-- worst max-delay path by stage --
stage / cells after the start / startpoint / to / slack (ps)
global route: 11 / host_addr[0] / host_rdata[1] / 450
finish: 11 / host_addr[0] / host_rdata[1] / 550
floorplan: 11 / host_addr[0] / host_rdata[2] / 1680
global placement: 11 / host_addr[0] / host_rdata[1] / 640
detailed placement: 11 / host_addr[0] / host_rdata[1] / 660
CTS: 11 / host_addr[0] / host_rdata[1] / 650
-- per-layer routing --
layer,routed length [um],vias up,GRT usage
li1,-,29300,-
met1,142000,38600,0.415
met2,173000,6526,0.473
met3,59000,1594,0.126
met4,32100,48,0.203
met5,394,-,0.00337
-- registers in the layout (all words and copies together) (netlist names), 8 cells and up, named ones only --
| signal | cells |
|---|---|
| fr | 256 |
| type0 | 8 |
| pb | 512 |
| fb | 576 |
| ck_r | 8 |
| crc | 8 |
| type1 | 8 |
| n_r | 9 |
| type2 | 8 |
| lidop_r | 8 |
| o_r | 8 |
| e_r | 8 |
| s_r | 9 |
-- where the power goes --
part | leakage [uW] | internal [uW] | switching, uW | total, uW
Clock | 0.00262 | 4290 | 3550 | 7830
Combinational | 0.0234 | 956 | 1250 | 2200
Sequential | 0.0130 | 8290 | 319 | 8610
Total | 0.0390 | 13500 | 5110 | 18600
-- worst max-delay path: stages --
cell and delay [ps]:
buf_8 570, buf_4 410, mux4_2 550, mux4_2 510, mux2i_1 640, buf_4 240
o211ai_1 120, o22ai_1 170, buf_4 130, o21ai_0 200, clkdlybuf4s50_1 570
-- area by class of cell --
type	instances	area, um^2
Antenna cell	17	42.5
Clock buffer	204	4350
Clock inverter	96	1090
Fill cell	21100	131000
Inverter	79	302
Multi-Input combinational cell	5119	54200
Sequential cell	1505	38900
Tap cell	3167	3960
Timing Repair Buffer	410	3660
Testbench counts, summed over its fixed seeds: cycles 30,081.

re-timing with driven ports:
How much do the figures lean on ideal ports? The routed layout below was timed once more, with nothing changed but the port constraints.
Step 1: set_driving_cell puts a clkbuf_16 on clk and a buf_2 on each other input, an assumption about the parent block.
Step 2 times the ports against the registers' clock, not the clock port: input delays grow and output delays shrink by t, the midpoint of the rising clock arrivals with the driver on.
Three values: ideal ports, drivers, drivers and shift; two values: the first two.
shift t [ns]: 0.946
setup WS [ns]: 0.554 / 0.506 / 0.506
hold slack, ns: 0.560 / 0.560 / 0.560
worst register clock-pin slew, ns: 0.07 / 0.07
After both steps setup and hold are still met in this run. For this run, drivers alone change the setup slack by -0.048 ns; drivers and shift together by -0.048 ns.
Background: an optimization exercise with open tools, aiming at small area, a short achievable clock period and few clock cycles per item. Do not read the settings as production practice. Where RTL was checked, it was by simulation tests only, not by an equivalence proof against the original. No driver is modelled on the clock port, so clock power and skew are understated where the tree is cut down; a real chip needs a root buffer or a tree. Power and IR drop assume default switching activity.

==> inputs of branch nickel <==
==> flow/design.v <==
module sfd_rx (
    input  wire        clk,
    input  wire        rst,
    input  wire        rx_valid,
    input  wire        rx_eof,
    input  wire [7:0]  rx_byte,
    output wire        rx_ready,
    output wire        dout_valid,
    output wire [7:0]  dout_byte,
    input  wire        dout_ready,
    output wire        ctl_valid,
    output wire [15:0] ctl_seq,
    output wire [7:0]  ctl_op,
    output wire [7:0]  ctl_dest,
    output wire [7:0]  ctl_byte,
    output wire        ctl_last,
    input  wire        ctl_ready,
    output wire        tx_valid,
    output wire [7:0]  tx_byte,
    input  wire        tx_ready,
    output wire        anom_opc,
    output wire        anom_eof,
    output wire        irq
);
    localparam [7:0] MARKER       = 8'h1B;
    localparam [7:0] LIT_SENTINEL = 8'h1C;
    localparam [7:0] OP_DATA      = 8'h44;
    localparam [7:0] OP_ACK       = 8'h41;
    localparam [3:0] ST_RD = 4'd10;
    localparam [1:0] DS_NORMAL = 2'd0;
    localparam [1:0] DS_SAW1   = 2'd1;
    localparam [1:0] DS_SAW2   = 2'd2;
    function in_catalog(input [7:0] op);
        case (op)
            8'h01, 8'h02, 8'h10, 8'h11, 8'h12, 8'h13, 8'h14, 8'h15,
            8'h16, 8'h17, 8'h18, 8'h20, 8'h21, 8'h22, 8'h23,
            OP_ACK, OP_DATA: in_catalog = 1'b1;
            default:         in_catalog = 1'b0;
        endcase
    endfunction
    reg         rdy;             
    reg         ok_r;            
    reg         sv;              
    reg  [7:0]  sb;
    reg         sb_mk;           
    reg         sb_s;            
    reg         sb_z;            
    reg         sb_1;            
    reg         rx_live;
    reg         opc_flag;
    reg         eof_flag;
    reg         irq_r;
    reg  [3:0]  st;
    reg         in_rd;           
    reg         in_rp;           
    reg         p_last;          
    reg         p_pre;           
    reg  [15:0] hdr_seq;
    reg  [7:0]  hdr_op;
    reg  [7:0]  hdr_dest;
    reg  [15:0] hdr_len;
    reg         hi_z;            
    reg         op_bad;          
    reg         is_data;         
    reg  [15:0] rem;             
    reg         last;            
    reg  [1:0]  ds;
    reg  [7:0]  d0, d1, d2;      
    reg         dq1, dq2, dq3;   
    reg  [8:0]  c0, c1;          
    reg         cq1, cq2;        
    reg         tx_busy;
    reg  [3:0]  tx_idx;          
    reg  [7:0]  txb;
    reg  [15:0] tx_seq;
    reg         tx_inc;          
    reg  [15:0] ack_seq;
    reg  [15:0] ack_len;
    wire rd_data = in_rd && is_data;
    wire rd_ctrl = in_rd && !is_data;
    wire proc = sv && ok_r;                
    wire [7:0] b = sb;
    wire fire     = rx_valid && rdy;
    wire fire_eof = fire && rx_eof;
    wire fire_b   = fire && !rx_eof;
    wire port_p6  = sv ? p_pre : p_last;
    wire ds_n0 = (ds == DS_NORMAL);
    wire ds_s1 = (ds == DS_SAW1);
    wire ds_s2 = (ds == DS_SAW2);
    wire e1 = proc && ((rd_data && ds_n0 && !sb_mk) || (p_last && ds_s1));
    wire e2 = proc && ((rd_data && ds_s1 && !sb_mk) || (rd_data && ds_s2 && sb_s) ||
                       (p_last && ds_s2));
    wire ek = e1 || e2;
    wire [7:0] dw0 = (rd_data && ds_n0) ? b : MARKER;
    wire [7:0] dw1 = (rd_data && ds_s1) ? b : MARKER;
    wire cpush     = proc && rd_ctrl;
    wire ack_start = proc && rd_data && last;
    wire plen_z = hi_z && sb_z;
    wire plen_1 = hi_z && sb_1;
    reg [3:0] st_n;
    reg [1:0] ds_n;
    reg       is_data_n;
    reg       last_n;
    always @(*) begin
        st_n      = st;
        ds_n      = ds;
        is_data_n = is_data;
        last_n    = last;
        if (proc) begin
            if (in_rd) begin
                if (is_data) begin
                    case (ds)
                        DS_NORMAL: ds_n = sb_mk ? DS_SAW1 : DS_NORMAL;
                        DS_SAW1:   ds_n = sb_mk ? DS_SAW2 : DS_NORMAL;
                        default:   ds_n = DS_NORMAL;
                    endcase
                end
                if (last) st_n = 4'd0;
                last_n = (rem == 16'd2);
            end else if (p_last) begin
                ds_n   = DS_NORMAL;
                st_n   = plen_z ? 4'd0 : ST_RD;
                last_n = plen_1;
            end else if (in_rp) begin
                st_n = st + 4'd1;
                if (st == 4'd6) is_data_n = (b == OP_DATA);
            end else begin
                st_n = sb_mk ? st + 4'd1 : 4'd0;
            end
        end
    end
    wire rd_n     = proc ? ((p_last && !plen_z) || (in_rd && !last)) : in_rd;
    wire rp_n     = proc ? ((st == 4'd2 && sb_mk) || (in_rp && !p_last)) : in_rp;
    wire p_last_n = proc ? p_pre : p_last;
    wire p_pre_n  = proc ? (st == 4'd7) : p_pre;
    wire dpop   = dq1 && dout_ready;
    wire cpop   = cq1 && ctl_ready;
    wire tx_fin = tx_busy && tx_ready && (tx_idx == 4'd14);
    wire dp1 = dq1 || ek;
    wire dp2 = dq2 || (ek && dq1) || e2;
    wire dp3 = dq3 || (ek && dq2) || (e2 && dq1);
    wire dn1 = dpop ? dp2 : dp1;
    wire dn2 = dpop ? dp3 : dp2;
    wire dn3 = dpop ? 1'b0 : dp3;
    wire cp1 = cq1 || cpush;
    wire cp2 = cq2 || (cpush && cq1);
    wire cn1 = cpop ? cp2 : cp1;
    wire cn2 = cpop ? 1'b0 : cp2;
    wire busy_n = ack_start || (tx_busy && !tx_fin);
    wire ok_n = (!dn2 || (!dn3 && ds_n == DS_NORMAL))
             && (!cn1 || (!cn2 && !rp_n))
             && !(is_data_n && last_n && busy_n);
    wire sv_n = fire_b || (sv && !proc);
    always @(posedge clk) begin
        if (rst) begin
            rdy      <= 1'b1;
            sv       <= 1'b0;
            ok_r     <= 1'b1;
            rx_live  <= 1'b1;
            opc_flag <= 1'b0;
            eof_flag <= 1'b0;
            irq_r    <= 1'b0;
        end else begin
            rdy  <= rx_live && !fire_eof && (!sv_n || ok_n);
            sv   <= sv_n;
            ok_r <= ok_n;
            if (fire_eof) begin
                rx_live  <= 1'b0;
                eof_flag <= 1'b1;
                irq_r    <= 1'b1;
            end
            if (fire_b && port_p6 && op_bad) begin
                opc_flag <= 1'b1;
                irq_r    <= 1'b1;
            end
        end
    end
    always @(posedge clk) begin
        if (fire_b) begin
            sb    <= rx_byte;
            sb_mk <= (rx_byte == MARKER);
            sb_s  <= (rx_byte == LIT_SENTINEL);
            sb_z  <= (rx_byte == 8'h00);
            sb_1  <= (rx_byte == 8'h01);
        end
    end
    always @(posedge clk) begin
        if (rst) begin
            st     <= 4'd0;
            in_rd  <= 1'b0;
            in_rp  <= 1'b0;
            p_last <= 1'b0;
            p_pre  <= 1'b0;
            ds     <= DS_NORMAL;
        end else begin
            st     <= st_n;
            in_rd  <= rd_n;
            in_rp  <= rp_n;
            p_last <= p_last_n;
            p_pre  <= p_pre_n;
            ds     <= ds_n;
        end
    end
    always @(posedge clk) begin
        is_data <= is_data_n;
        last    <= last_n;
        if (proc) begin
            case (st)
                4'd4: hdr_seq[15:8] <= b;
                4'd5: hdr_seq[7:0]  <= b;
                4'd6: begin hdr_op <= b; op_bad <= !in_catalog(b); end
                4'd7: hdr_dest <= b;
                4'd8: begin hdr_len[15:8] <= b; hi_z <= sb_z; end
                4'd9: begin hdr_len[7:0] <= b; rem <= {hdr_len[15:8], b}; end
                ST_RD: rem <= rem - 16'd1;
                default: ;
            endcase
        end
    end
    wire at0 = !dq1;
    wire at1 = dq1 && !dq2;
    wire at2 = dq2 && !dq3;
    wire [7:0] d0_p = (ek && at0) ? dw0 : d0;
    wire [7:0] d1_p = (ek && at1) ? dw0 : (e2 && at0) ? dw1 : d1;
    wire [7:0] d2_p = (ek && at2) ? dw0 : (e2 && at1) ? dw1 : d2;
    always @(posedge clk) begin
        if (rst) begin
            dq1 <= 1'b0;
            dq2 <= 1'b0;
            dq3 <= 1'b0;
        end else begin
            dq1 <= dn1;
            dq2 <= dn2;
            dq3 <= dn3;
        end
    end
    always @(posedge clk) begin
        d0 <= dpop ? d1_p : d0_p;
        d1 <= dpop ? d2_p : d1_p;
        d2 <= d2_p;
    end
    assign rx_ready   = rdy;
    assign dout_valid = dq1;
    assign dout_byte  = d0;
    wire [8:0] cw   = {b, last};
    wire [8:0] c0_p = (cpush && !cq1) ? cw : c0;
    wire [8:0] c1_p = (cpush && cq1)  ? cw : c1;
    always @(posedge clk) begin
        if (rst) begin
            cq1 <= 1'b0;
            cq2 <= 1'b0;
        end else begin
            cq1 <= cn1;
            cq2 <= cn2;
        end
    end
    always @(posedge clk) begin
        c0 <= cpop ? c1_p : c0_p;
        c1 <= c1_p;
    end
    assign ctl_valid = cq1;
    assign ctl_seq   = hdr_seq;
    assign ctl_op    = hdr_op;
    assign ctl_dest  = hdr_dest;
    assign ctl_byte  = c0[8:1];
    assign ctl_last  = c0[0];
    always @(posedge clk) begin
        if (ack_start) begin
            ack_seq <= hdr_seq;
            ack_len <= hdr_len;
        end
    end
    reg [7:0] tx_nxt;
    always @(*) begin
        case (tx_idx)
            4'd1, 4'd2: tx_nxt = MARKER;
            4'd4:  tx_nxt = tx_seq[15:8];
            4'd5:  tx_nxt = tx_seq[7:0];
            4'd6:  tx_nxt = OP_ACK;
            4'd9:  tx_nxt = 8'h04;
            4'd10: tx_nxt = ack_seq[15:8];
            4'd11: tx_nxt = ack_seq[7:0];
            4'd12: tx_nxt = ack_len[15:8];
            4'd13: tx_nxt = ack_len[7:0];
            default: tx_nxt = 8'h00;
        endcase
    end
    always @(posedge clk) begin
        if (rst) begin
            tx_busy <= 1'b0;
            tx_inc  <= 1'b0;
            tx_seq  <= 16'h0000;
        end else begin
            tx_inc <= tx_fin;
            if (tx_inc)
                tx_seq <= (tx_seq == 16'hFFFE) ? 16'h0000 : tx_seq + 16'd1;
            tx_busy <= busy_n;
        end
    end
    always @(posedge clk) begin
        if (ack_start) begin
            tx_idx <= 4'd1;
            txb    <= MARKER;
        end else if (tx_busy && tx_ready) begin
            tx_idx <= tx_idx + 4'd1;
            txb    <= tx_nxt;
        end
    end
    assign tx_valid = tx_busy;
    assign tx_byte  = txb;
    assign anom_opc = opc_flag;
    assign anom_eof = eof_flag;
    assign irq      = irq_r;
endmodule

[YOUR INSTRUCTIONS]
All lines from the beginning of the material above through the one with "Step 2 times" need to be returned exactly; please return those and only those.

[ANSWER SECTION]
-- worst max-delay path by stage --
stage / cells after the start / startpoint / to / slack (ps)
global route: 11 / host_addr[0] / host_rdata[1] / 450
finish: 11 / host_addr[0] / host_rdata[1] / 550
floorplan: 11 / host_addr[0] / host_rdata[2] / 1680
global placement: 11 / host_addr[0] / host_rdata[1] / 640
detailed placement: 11 / host_addr[0] / host_rdata[1] / 660
CTS: 11 / host_addr[0] / host_rdata[1] / 650
-- per-layer routing --
layer,routed length [um],vias up,GRT usage
li1,-,29300,-
met1,142000,38600,0.415
met2,173000,6526,0.473
met3,59000,1594,0.126
met4,32100,48,0.203
met5,394,-,0.00337
-- registers in the layout (all words and copies together) (netlist names), 8 cells and up, named ones only --
| signal | cells |
|---|---|
| fr | 256 |
| type0 | 8 |
| pb | 512 |
| fb | 576 |
| ck_r | 8 |
| crc | 8 |
| type1 | 8 |
| n_r | 9 |
| type2 | 8 |
| lidop_r | 8 |
| o_r | 8 |
| e_r | 8 |
| s_r | 9 |
-- where the power goes --
part | leakage [uW] | internal [uW] | switching, uW | total, uW
Clock | 0.00262 | 4290 | 3550 | 7830
Combinational | 0.0234 | 956 | 1250 | 2200
Sequential | 0.0130 | 8290 | 319 | 8610
Total | 0.0390 | 13500 | 5110 | 18600
-- worst max-delay path: stages --
cell and delay [ps]:
buf_8 570, buf_4 410, mux4_2 550, mux4_2 510, mux2i_1 640, buf_4 240
o211ai_1 120, o22ai_1 170, buf_4 130, o21ai_0 200, clkdlybuf4s50_1 570
-- area by class of cell --
type	instances	area, um^2
Antenna cell	17	42.5
Clock buffer	204	4350
Clock inverter	96	1090
Fill cell	21100	131000
Inverter	79	302
Multi-Input combinational cell	5119	54200
Sequential cell	1505	38900
Tap cell	3167	3960
Timing Repair Buffer	410	3660
Testbench counts, summed over its fixed seeds: cycles 30,081.

re-timing with driven ports:
How much do the figures lean on ideal ports? The routed layout below was timed once more, with nothing changed but the port constraints.
Step 1: set_driving_cell puts a clkbuf_16 on clk and a buf_2 on each other input, an assumption about the parent block.
Step 2 times the ports against the registers' clock, not the clock port: input delays grow and output delays shrink by t, the midpoint of the rising clock arrivals with the driver on.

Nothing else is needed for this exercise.